Task description
Only the lines of the data below from the one with "export LEC_CHECK = 0" through the one with "localparam logic [CfgIdxW-1:0] CFG_RING_BYTES" are wanted. Repeat them exactly.

Source data
$ cat config.mk
export PLATFORM = sky130hd
export DESIGN_NAME = lpgc_stream_ctr
export DESIGN_NICKNAME = d
export VERILOG_FILES = /design/src/lpgc_pkg.sv /design/src/lpgc_stream_ctr.sv
export SDC_FILE = /design/constraint.sdc
export NUM_CORES = 1
export LEC_CHECK = 0
export BUFFER_PORTS_ARGS = -buffer_cell sky130_fd_sc_hd__buf_4
export CORE_ASPECT_RATIO = 1.75
export CORE_MARGIN = 4
export CORE_UTILIZATION = 35
export CTS_CLUSTER_DIAMETER = 100
export DETAILED_ROUTE_END_ITERATION = 7
export PLACE_DENSITY = 0.55
export SLEW_MARGIN = 20
export SYNTH_ARGS = -nofsm -noshare
export SYNTH_HDL_FRONTEND = slang
export SYNTH_SLANG_ARGS = --single-unit
$ cat constraint.sdc
create_clock -name clk_i -period 3.1 [get_ports clk_i]
set_input_delay 0.31 -clock clk_i [delete_from_list [all_inputs] [get_ports clk_i]]
set_output_delay 0.31 -clock clk_i [all_outputs]
set_load 0.05 [all_outputs]
$ cat src/lpgc_pkg.sv
// ----------------------------------------------------------------------------
// lpgc_pkg
// Shared types, constants and helper functions of the looped pattern
// generator and checker.
// ----------------------------------------------------------------------------
package lpgc_pkg;

  // Default sizes, handed to the top level parameters
  localparam int PatternDepthDef = 1024;
  localparam int RingAddrBitsDef = 16;

  // Fixed field widths
  localparam int CfgDataW  = 17;
  localparam int CfgIdxW   = 2;
  localparam int PatLenW   = 11;
  localparam int PatIdxW   = 10;
  localparam int RingOutW  = 16;
  localparam int BlockCntW = 16;
  localparam int SeedIdxW  = 12;

  // Block size clamp: zero acts as one, anything above 65536 as 65536
  localparam logic [CfgDataW-1:0] BlockMax = 17'd65536;

  // Register reset values
  localparam logic [CfgDataW-1:0] RingBytesRst   = 17'd65536;
  localparam logic [CfgDataW-1:0] TickBytesRst   = 17'd3200;
  localparam logic [CfgDataW-1:0] PeriodBytesRst = 17'd4096;
  localparam logic [PatLenW-1:0]  PatLenRst      = 11'd7;

  // Seed pattern "abacaba"
  localparam int SeedLen = 7;
  localparam logic [7:0] SeedPattern [SeedLen] = '{8'd97, 8'd98, 8'd97, 8'd99,
                                                  8'd97, 8'd98, 8'd97};

  // Configuration register indexes
  localparam logic [CfgIdxW-1:0] CFG_RING_BYTES   = 2'd0;
  localparam logic [CfgIdxW-1:0] CFG_TICK_BYTES   = 2'd1;
  localparam logic [CfgIdxW-1:0] CFG_PERIOD_BYTES = 2'd2;
  localparam logic [CfgIdxW-1:0] CFG_PAT_LEN      = 2'd3;

  // Request modes
  typedef enum logic [1:0] {
    MODE_LOAD    = 2'd0,
    MODE_PLAY    = 2'd1,
    MODE_CAPTURE = 2'd2,
    MODE_RESTART = 2'd3
  } lpgc_mode_e;

  // Configuration register set
  typedef struct packed {
    logic [CfgDataW-1:0] ring_bytes;
    logic [CfgDataW-1:0] tick_bytes;
    logic [CfgDataW-1:0] period_size_bytes;
    logic [PatLenW-1:0]  pattern_length;
  } lpgc_cfg_t;

  // One input request
  typedef struct packed {
    logic [1:0]         mode;
    logic [7:0]         data_in;
    logic [PatIdxW-1:0] pattern_index;
  } lpgc_item_t;

  // Front stage result, handed to the check stage
  typedef struct packed {
    logic [1:0]          mode;
    logic [7:0]          data;
    logic [RingOutW-1:0] addr;
    logic                tick_end;
    logic                period_elapsed;
  } lpgc_s1_t;

  // One output result
  typedef struct packed {
    logic [7:0]          data_out;
    logic [RingOutW-1:0] ring_address;
    logic                period_elapsed;
    logic                mismatch_flag;
    logic                tick_end;
  } lpgc_res_t;

  // Clamp a tick or period size to 1..65536
  function automatic logic [CfgDataW-1:0] block_lim(input logic [CfgDataW-1:0] v);
    logic [CfgDataW-1:0] r;
    if (v == '0) begin
      r = 17'd1;
    end else if (v > BlockMax) begin
      r = BlockMax;
    end else begin
      r = v;
    end
    return r;
  endfunction

  // Reset content of a pattern store entry
  function automatic logic [7:0] seed_byte(input logic [SeedIdxW-1:0] idx);
    logic [7:0] r;
    r = 8'd0;
    if (idx < SeedIdxW'(SeedLen)) begin
      r = SeedPattern[idx[2:0]];
    end
    return r;
  endfunction

endpackage

$ cat src/lpgc_stream_ctr.sv
// ----------------------------------------------------------------------------
// lpgc_stream_ctr
// Front stage: ring position, pattern phase, period and tick counters.
// Issues the pattern store read for the current phase and the load write.
// ----------------------------------------------------------------------------
module lpgc_stream_ctr #(
  parameter int PatternDepth = lpgc_pkg::PatternDepthDef,
  parameter int RingAddrBits = lpgc_pkg::RingAddrBitsDef
) (
  input  logic                            clk_i,
  input  logic                            rst_ni,
  input  lpgc_pkg::lpgc_cfg_t             cfg_i,
  input  logic                            adv_i,
  input  lpgc_pkg::lpgc_item_t            item_i,
  output logic [$clog2(PatternDepth)-1:0] phase_o,
  output logic                            wr_en_o,
  output logic [$clog2(PatternDepth)-1:0] wr_addr_o,
  output logic [7:0]                      wr_data_o,
  output lpgc_pkg::lpgc_s1_t              res_o
);

  localparam int PAW = $clog2(PatternDepth);
  localparam int PLW = (PAW + 1 > lpgc_pkg::PatLenW) ? PAW + 1 : lpgc_pkg::PatLenW;
  localparam int RW  = (RingAddrBits + 1 > lpgc_pkg::CfgDataW) ?
                       RingAddrBits + 1 : lpgc_pkg::CfgDataW;
  localparam int BW  = lpgc_pkg::BlockCntW;
  localparam int CW  = lpgc_pkg::CfgDataW;
  localparam int IW  = lpgc_pkg::PatIdxW + 3;

  logic [RingAddrBits-1:0] ring_q, ring_d;
  logic [PAW-1:0]          phase_q, phase_d;
  logic [BW-1:0]           period_q, period_d;
  logic [BW-1:0]           tick_q, tick_d;
  logic                    pend_q, pend_d;

  logic [RW-1:0]  ring_full, ring_cfg, ring_lim, ring_inc;
  logic [PLW-1:0] pat_cfg, pat_lim, phase_inc;
  logic [CW-1:0]  period_lim, tick_lim, period_inc, tick_inc;
  logic           step, tick_end, period_el;

  // Clamp the limits
  always_comb begin
    ring_full = RW'(1) << RingAddrBits;
    ring_cfg  = RW'(cfg_i.ring_bytes);
    ring_lim  = (ring_cfg == '0 || ring_cfg > ring_full) ? ring_full : ring_cfg;
    pat_cfg   = PLW'(cfg_i.pattern_length);
    if (pat_cfg == '0) begin
      pat_lim = PLW'(1);
    end else if (pat_cfg > PLW'(PatternDepth)) begin
      pat_lim = PLW'(PatternDepth);
    end else begin
      pat_lim = pat_cfg;
    end
    period_lim = lpgc_pkg::block_lim(cfg_i.period_size_bytes);
    tick_lim   = lpgc_pkg::block_lim(cfg_i.tick_bytes);
  end

  assign ring_inc   = RW'(ring_q) + RW'(1);
  assign phase_inc  = PLW'(phase_q) + PLW'(1);
  assign period_inc = CW'(period_q) + CW'(1);
  assign tick_inc   = CW'(tick_q) + CW'(1);

  assign step = (item_i.mode == lpgc_pkg::MODE_PLAY) ||
                (item_i.mode == lpgc_pkg::MODE_CAPTURE);

  // Advance the counters for a playback or capture byte, clear on restart
  always_comb begin
    ring_d    = ring_q;
    phase_d   = phase_q;
    period_d  = period_q;
    tick_d    = tick_q;
    pend_d    = pend_q;
    tick_end  = 1'b0;
    period_el = 1'b0;
    if (step) begin
      ring_d  = (ring_inc >= ring_lim) ? '0 : ring_inc[RingAddrBits-1:0];
      phase_d = (phase_inc >= pat_lim) ? '0 : phase_inc[PAW-1:0];
      if (period_inc >= period_lim) begin
        period_d = '0;
        pend_d   = 1'b1;
      end else begin
        period_d = period_inc[BW-1:0];
      end
      if (tick_inc >= tick_lim) begin
        tick_end  = 1'b1;
        period_el = pend_d;
        pend_d    = 1'b0;
        tick_d    = '0;
      end else begin
        tick_d = tick_inc[BW-1:0];
      end
    end else if (item_i.mode == lpgc_pkg::MODE_RESTART) begin
      ring_d   = '0;
      phase_d  = '0;
      period_d = '0;
      tick_d   = '0;
      pend_d   = 1'b0;
    end
  end

  always_ff @(posedge clk_i or negedge rst_ni) begin
    if (!rst_ni) begin
      ring_q   <= '0;
      phase_q  <= '0;
      period_q <= '0;
      tick_q   <= '0;
      pend_q   <= 1'b0;
    end else if (adv_i) begin
      ring_q   <= ring_d;
      phase_q  <= phase_d;
      period_q <= period_d;
      tick_q   <= tick_d;
      pend_q   <= pend_d;
    end
  end

  // Load write, dropped when the index is past the store
  assign wr_en_o   = adv_i && (item_i.mode == lpgc_pkg::MODE_LOAD) &&
                     (IW'(item_i.pattern_index) < IW'(PatternDepth));
  assign wr_addr_o = PAW'(item_i.pattern_index);
  assign wr_data_o = item_i.data_in;
  assign phase_o   = phase_q;

  // Hand the request on to the check stage
  always_comb begin
    res_o.mode           = item_i.mode;
    res_o.data           = item_i.data_in;
    res_o.addr           = (item_i.mode == lpgc_pkg::MODE_RESTART) ?
                           '0 : lpgc_pkg::RingOutW'(ring_q);
    res_o.tick_end       = tick_end;
    res_o.period_elapsed = period_el;
  end

endmodule

# Word level (Yosys, flattened, before mapping)
# Index checks and enable logic that the tools add are counted.
[word_totals]
out_inout_bits = 57
in_bits = 85
reg_bits = 59
[op_classes]
n_lt_le_gt_ge = 8
n_addsub = 4
n_mux = 26
eq_ne = 3
reduce_logical = 10
[ops]
columns = ["cell", "count"]
rows = [
  ["$mux W16", 8],
  ["$mux W17", 5],
  ["$add A16 B1 Y17 const B", 3],
  ["$ge A17 B17 Y1", 3],
  ["$gt A17 B17 Y1 const B", 3],
  ["$logic_not A17 Y1", 3],
  ["$mux W10", 3],
  ["$mux W11", 2],
  ["$add A10 B1 Y11 const B", 1],
  ["$ge A11 B11 Y1", 1],
  ["$gt A11 B11 Y1 const B", 1],
  ["$logic_not A11 Y1", 1],
  ["$mux W1", 8],
  ["$eq A2 B2 Y1 const B", 2],
  ["$eq A2 B1 Y1 const B", 1],
  ["$logic_not A2 Y1", 1],
  ["$logic_or A1 B1 Y1", 2],
  ["$reduce_and A2 Y1", 1],
  ["$reduce_bool A2 Y1", 1],
  ["$logic_and A1 B1 Y1", 1],
]

# Logic depth before layout (Yosys ltp)
[logic_depth]
ltp_word = 7
depth_mapped = 15
mapped_depth_nobuf = 13

# Worst setup path after synthesis
# OpenSTA, ideal clock, no wires.
[synth_path]
kind = "register to output"
from = "reg tick_q[0]"
to = "out res_o[0] (netlist bit)"
setup_slack_ns = -0.304
n_path_buf = 1
stages_incl_launch_ff = 15
required_time_ns = 2.790
t_arrival_ns = 3.094
cell_sequence = "dfrtp_1 > ha_1 > and4_1 > and4_4 > nand3_1 > or2_2 > xnor2_1 > ha_1 > nand4_1 > nor3_1 > o211ai_1 > and3b_1 > nor2b_1 > o21a_1 > buf_4"
[synth_via]
elab_chain_len = 4
[synth_rtl]
columns = ["element", "line_no", "rtl"]
rows = [
  ["from (decl)", "lpgc_stream_ctr.sv:33", "logic [BW-1:0] tick_q, tick_d;"],
  ["from (signal assigned)", "lpgc_stream_ctr.sv:112", "tick_q <= tick_d;"],
  ["$add A16 B1 Y17", "lpgc_stream_ctr.sv:61", "assign tick_inc = CW'(tick_q) + CW'(1);"],
  ["$ge A17 B17 Y1", "lpgc_stream_ctr.sv:84", "if (tick_inc >= tick_lim) begin"],
  ["$mux W1", "lpgc_stream_ctr.sv:84", ""],
  ["$mux W1", "lpgc_stream_ctr.sv:75", "if (step) begin"],
  ["to (decl)", "lpgc_stream_ctr.sv:19", "output lpgc_pkg::lpgc_s1_t res_o"],
]
# Every way passes these cells.

==> reports/qor.yml <==
run_status:
  status: "finished with violations"
  violations: "setup timing"
worst_setup_path:
  start_kind: "flip-flop"
  cp-end-kind: "primary output"
  worstSetupPathType: "flip-flop to primary output"
  required_ns: 2.79
  arrival_ns: 3.35
  r2r_setup_slack_ns: -0.01
  critical_path_peak_fanout: 4
floorplan:
  die_h_um: 176
  die_width_um: 104
  io_pins: 142
  core_mm2: 0.0159
  num_rows: 61
  die_area_mm2: 0.0183
  initial_core_util_pct: 35.6
sta:
  finalMaxSlewViolations: 0
  tightest_slew_ns: 0.792
  finClkSkew_ns: 0.00753
  worst_slack_ns: -0.560
  finalCritPeriodShare_pct: 118
  clock.fmax_mhz: 273
  fin_crit_ns: 3.66
  hold_ws_ns: 0.0558
  rsz0062_at_grt: "true"
  finalHoldViolCount: 0
  setup_violations: 3
  relSlewSlack_pct: 47.2
layout:
  area.sequential_mm2: 0.00148
  syn2layout_area_growth_pct: 34.4
  layout_common_cells: "buf_4 (183), nand2_1 (118), ha_1 (68)"
  n_antenna_cell: 0
  layout-drive-gt1-share_pct: 31.7
  final_common_cell: "buf_4"
  n_fill_cell: 1570
  layout.nets: 993
  multiInputGateArea_mm2: 0.00401
  utilization_pct: 47.8
placement:
  dp_hpwl_mm: 13.0
  port_buffers: 97
  place.gp.congestion: 0.875
  pre_cts_slack_ns: -0.207
run:
  drv_cap: 0
cts:
  htreeDepth: 3
  clock-root-buffer: "clkbuf_16"
  worstSkewPairLatency_ns: 0.34
  cts_max_path_buffers: 2
  numCtsBuffers: 9
  path_clk_slew_ns: 0.05
  clock-sinks: 59
  cts_tree: "built"
logic_synthesis:
  yosysUniqueCellTypes: 57
  yosysSeqAreaShare_pct: 26.1
  synth_cells: 690
  syn-num-nets: 845
  synth_warnings: 0
  ys.flop_type: "dfrtp_1"
  syn_avg_cell_area_um2: 8.19
  ys_ff_latch: 59
  synth_edf_count: 0
  ys_async_sr_fraction_pct: 100
  synth.cell_area_mm2: 0.00565
grt:
  grt_max_degree: 60
  grt_pass1_wl_mm: 26.8
  grt_antenna_before_repair: 0
  track_usage_pct: 17.8
  grt_pass1_vias: 5878
  grt_overflow: 0
power:
  power_switching_mw: 1.34
  power_density_mw_per_mm2: 461
  worst_ir_drop_vdd_mv: 0.386
  p_seq_share_pct: 28.0
  comb_power_share_pct: 42.5
  leakagePower_nw: 3.77
  clkPwrFrac_pct: 29.5
  p_int_mw: 2.15
  total_power_mw: 3.50
  sw_frac_of_total_pct: 38.4
hold_path:
  hp-class: "input pin to asynchronous set/reset pin"
drt:
  wl_per_cell_um: 16.2
  vias: 5630
  wl_mm: 16.8
  dr.pass1.iters: 6
  drt-initial-drc-count: 160
  routed_via_density: 5.46
  ant_nets: 0
  route.detailed.drc: 0
-- worst max-delay path, stage by stage, from the launching register on --
cell and delay, ns:
dfrtp_1 0.36, ha_2 0.19, and4_1 0.23, and4_4 0.24, buf_4 0.13, nand3_1 0.15, xnor2_2 0.21, ha_1 0.32
nand2_1 0.07, nor3_2 0.23, o211ai_1 0.15, and3b_2 0.26, nor2b_2 0.13, o21a_1 0.19, buf_6 0.18
-- sequential cells by signal (all words and copies together) (netlist names) --
signal and cells:
pend_q 1, tick_q 16, ring_q 16, period_q 16, phase_o 10
-- cell usage after synthesis, types with 8 or more instances --
| cell | instances | area share [%] |
|---|---|---|
| ha_1 | 70 | 16 |
| inv_1 | 13 | 0.86 |
| xor2_1 | 10 | 1.6 |
| nor4_1 | 16 | 1.8 |
| a21o_1 | 14 | 1.9 |
| nor2_1 | 28 | 1.9 |
| nand2b_1 | 20 | 2.2 |
| clkbuf_1 | 17 | 1.1 |
| nand3_1 | 38 | 3.4 |
| o21ai_0 | 33 | 2.9 |
| nand2_1 | 118 | 7.8 |
| nand4_1 | 16 | 1.8 |
| dfrtp_1 | 59 | 26 |
| buf_4 | 33 | 4.4 |
| a21oi_1 | 34 | 3.0 |
| o2111ai_1 | 8 | 1.2 |
| and3_1 | 12 | 1.3 |
| nor2b_1 | 24 | 2.7 |
| xnor2_1 | 29 | 4.5 |
| a22o_1 | 13 | 2.0 |
| a32o_1 | 8 | 1.4 |
-- kinds of logic after synthesis --
logic type      after synthesis  synth area share, %
compound gates              139                 16.7
xor+xnor                     39                 6.05
fa+ha+maj                    70                 15.5
buf+inv                      69                 6.98
flops                        59                 26.1
mux                           2                0.377
simple gates                312                 28.2
-- per-stage QoR --
stage	area, µm²	instances	setup TNS (ns)
final	7590	1032	-1.03
after global routing	7590	1032	-2.67
after CTS	7340	1021	-1.11
after detailed placement	6890	998	-2.74
after global placement	6890	998	-1.02
after floorplan	5680	690	-0.0453
-- per-layer routing --
layer | part of all wire, % | vias to the layer above | GRT usage (%)
li1 | - | 2764 | -
met3 | 3.2 | 53 | 3.15
met4 | 4.6 | 0 | 9.60
met5 | 0 | - | 0
met1 | 36 | 2684 | 16.8
met2 | 56 | 129 | 35.7
-- path summary, 6_finish.rpt --
kind / startpoint / cells after the start / to
worst max-delay path: tick_q[1]$_DFFE_PN0P_ / 14 / res_o[0]
max in group asynchronous: rst_ni / 1 / phase_o[0]$_DFFE_PN0P_
worst max register to register: period_q[1]$_DFFE_PN0P_ / 13 / period_q[11]$_DFFE_PN0P_
worst min-delay path: rst_ni / 1 / ring_q[10]$_DFFE_PN0P_
worst min register to register: pend_q$_DFFE_PN0P_ / 2 / pend_q$_DFFE_PN0P_
min in group clk_i: adv_i / 3 / ring_q[8]$_DFFE_PN0P_
-- power by group through the flow --
stage | clock (mW) | sequential [mW] | combinational, mW
finish | 1.03 | 0.978 | 1.49
global route | 1.09 | 0.993 | 1.65
CTS | 1.06 | 0.971 | 1.46
detailed placement | 0 | 0.981 | 1.44
global placement | 0 | 0.976 | 1.40
floorplan | 0 | 1.02 | 0.924
-- cell type report --
class                   instances  share of cell area, %
clock inverters                 5                  0.808
well taps                     189                   3.12
inverters                      14                  0.692
clock buffers                  11                   3.33
multi-input cells             562                   52.8
flip-flops and latches         59                   19.5
repair buffers                192                   19.8
-- timing repair --
| item | CTS | global route |
|---|---|---|
| buffers inserted | 7 | 11 |
| endpoints found under the setup margin | 21 | 51 |
| hold buffers | 0 | 0 |
| gates cloned | 0 | 1 |
| pin swaps | 13 | 23 |
| resized for setup | 22 | 34 |
Note: power is estimated with default switching activity, not from simulation.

Solution
export LEC_CHECK = 0
export BUFFER_PORTS_ARGS = -buffer_cell sky130_fd_sc_hd__buf_4
export CORE_ASPECT_RATIO = 1.75
export CORE_MARGIN = 4
export CORE_UTILIZATION = 35
export CTS_CLUSTER_DIAMETER = 100
export DETAILED_ROUTE_END_ITERATION = 7
export PLACE_DENSITY = 0.55
export SLEW_MARGIN = 20
export SYNTH_ARGS = -nofsm -noshare
export SYNTH_HDL_FRONTEND = slang
export SYNTH_SLANG_ARGS = --single-unit
$ cat constraint.sdc
create_clock -name clk_i -period 3.1 [get_ports clk_i]
set_input_delay 0.31 -clock clk_i [delete_from_list [all_inputs] [get_ports clk_i]]
set_output_delay 0.31 -clock clk_i [all_outputs]
set_load 0.05 [all_outputs]
$ cat src/lpgc_pkg.sv
// ----------------------------------------------------------------------------
// lpgc_pkg
// Shared types, constants and helper functions of the looped pattern
// generator and checker.
// ----------------------------------------------------------------------------
package lpgc_pkg;

  // Default sizes, handed to the top level parameters
  localparam int PatternDepthDef = 1024;
  localparam int RingAddrBitsDef = 16;

  // Fixed field widths
  localparam int CfgDataW  = 17;
  localparam int CfgIdxW   = 2;
  localparam int PatLenW   = 11;
  localparam int PatIdxW   = 10;
  localparam int RingOutW  = 16;
  localparam int BlockCntW = 16;
  localparam int SeedIdxW  = 12;

  // Block size clamp: zero acts as one, anything above 65536 as 65536
  localparam logic [CfgDataW-1:0] BlockMax = 17'd65536;

  // Register reset values
  localparam logic [CfgDataW-1:0] RingBytesRst   = 17'd65536;
  localparam logic [CfgDataW-1:0] TickBytesRst   = 17'd3200;
  localparam logic [CfgDataW-1:0] PeriodBytesRst = 17'd4096;
  localparam logic [PatLenW-1:0]  PatLenRst      = 11'd7;

  // Seed pattern "abacaba"
  localparam int SeedLen = 7;
  localparam logic [7:0] SeedPattern [SeedLen] = '{8'd97, 8'd98, 8'd97, 8'd99,
                                                  8'd97, 8'd98, 8'd97};

  // Configuration register indexes
  localparam logic [CfgIdxW-1:0] CFG_RING_BYTES   = 2'd0;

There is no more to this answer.